Abstract 17477: Role of NADPH Oxidase Subunit p67phox in Regulation of Pressure-Overload-Induced Cardiac Hypertrophic Oxidative Stress and Antioxidant Gene Expression
We had reported a transgenic (Tg) mouse model with cardiac-specific overexpression of a dominant-negative (DN) mutant (V204A) of NADPH oxidase (NOX) subunit p67phox that inhibits NOX activity. We showed that transverse aortic constriction (TAC)-induced cardiac hypertrophy was significantly attenuated in the Tg mice, but not in wild type (WT) mice. Since TAC had been reported to increase mouse myocardial reactive oxygen species (ROS) level, we thus tested if the myocardial ROS contributed to the above difference between WT and Tg. Age (10-12 weeks)-, body weight (BW)-matched Tg and WT C57BL/6 male mice were subjected to TAC or sham operation. Cardiac hypertrophy were confirmed 4-week post-TAC by echocardiography, heart weight/BW ratio, and fetal gene expression. Freshly isolated hearts were perfused and the left ventricle (LV) ROS level was determined using chemiluminescence method.
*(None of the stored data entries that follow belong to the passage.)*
This is an optimization exercise on Yosys and OpenROAD, whose aim is small area and a short achievable clock period, not a production implementation.
Function was checked by simulation only, so behaviour that the tests miss may differ from the original.
Power and IR drop assume default switching activity.

==> flow/design.v (outline; a module is shown in full before it is edited, if it fits) <==
// module fpmul_prep: 22 lines
// module fpmul_tree_0: 2582 lines
// module fpmul_tree_1: 348 lines
// module fpmul_fa: 10 lines
// module fpmul_han: 9 lines
// module fpmul_xnor2: 7 lines
// module fpmul_or2: 7 lines
// module fpmul_cpa_lo: 14 lines
// module fpmul_normalize: 17 lines
// module fpmul_round: 53 lines
// module fpmul_top: 94 lines
module fpmul_top (
	input  logic                  clk,
	input  logic                  rst,
	input  logic                  in_valid,
	input  logic [31:0]           a,
	input  logic [31:0]           b,
	output logic                  out_valid,
	output fpmul_pkg::fpmul_out_t out
);
  // ...
==> flow/flow/run.sh <==
#!/bin/bash
# The standard layout, with smaller port buffers: every input and output
# port still gets a buffer (buf_2 instead of the flow's default choice).
set -e
export BUFFER_PORTS_ARGS="-buffer_cell sky130_fd_sc_hd__buf_2"
cp standard.sh standard.sh.log
bash standard.sh > standard.log 2>&1
==> flow/standard.sh <==
#!/bin/bash
# synth_recipe.tcl (not shown) runs the flow's synth.tcl, then flattens the netlist and writes it again
# the make line also repeats each setting of config.mk as NAME=value (left out here)
make -C /OpenROAD-flow-scripts/flow DESIGN_CONFIG=/design/flow/config.mk WORK_HOME=/design/flow/orfs CLKGATE_MAP_FILE= SYNTH_SCRIPT=/design/flow/synth_recipe.tcl "${@:-finish}"
==> flow/config.mk <==
export PLATFORM = sky130hd
export DESIGN_NAME = fpmul_top
export DESIGN_NICKNAME = fpmul_top
export VERILOG_FILES = /design/flow/design.v
export SDC_FILE = /design/flow/constraint.sdc
export NUM_CORES = 4
export LEC_CHECK = 0
export CAP_MARGIN = 20
export CORE_MARGIN = 2
export CORE_UTILIZATION = 40
export CTS_CLUSTER_DIAMETER = 200
export CTS_CLUSTER_SIZE = 20
export SETUP_SLACK_MARGIN = 4.5
export SLEW_MARGIN = 20
export SYNTH_HIERARCHICAL = 1
export SYNTH_MINIMUM_KEEP_SIZE = 0
==> flow/constraint.sdc <==
create_clock -name core_clock -period 7.5 [get_ports {clk}]
set_input_delay 1.5000 -clock core_clock [delete_from_list [all_inputs] [get_ports {clk}]]
set_output_delay 1.5000 -clock core_clock [all_outputs]
set_load 0.01 [all_outputs]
Surprisingly, we found that the WT-TAC mouse heart showed consistently decreased ROS level (42±2% ↓, p<0.01, n=4) vs. WT-sham; whereas there is no difference among the WT-sham, Tg-sham and Tg-TAC groups (n=6). This finding was different from the previous reports showing the increased ROS in WT-TAC heart. Next, we screened the LV expression profile of various antioxidant proteins. We found that the mRNA expression of SOD3 (3.0-fold↑) and thioredoxin1 (Trx1, 3.8-fold↑) was significantly increased (p<0.05) in WT-TAC mice vs. WT-sham by qRT-PCR; whereas there is no difference among the WT-sham, Tg-sham and Tg-TAC groups. The increased SOD3 and Trx1 mRNA expression was confirmed by Western blotting for protein expression (3.0-fold↑). In contrast, the expression of other antioxidants including SOD1, SOD2, catalase, Trx2, Nrf2, NQO1 and glutaredoxin were not changed in WT-TAC heart. The selectively increased expression of SOD3 and Trx1 may contribute to the decreased ROS level detected in WT-TAC heart. Unlike WT-TAC, the ROS, SOD3 and Trx1 levels in Tg heart were not increased by TAC vs. sham, suggesting the critical role of p67phox in regulation of TAC-induced myocardial ROS generation and antioxidants expression. In summary, our data show that NOX/p67phox regulates pressure-overload-induced cardiac oxidative stress and myocardial expression of antioxidants SOD3 and Trx1.
- © 2011 by American Heart Association, Inc.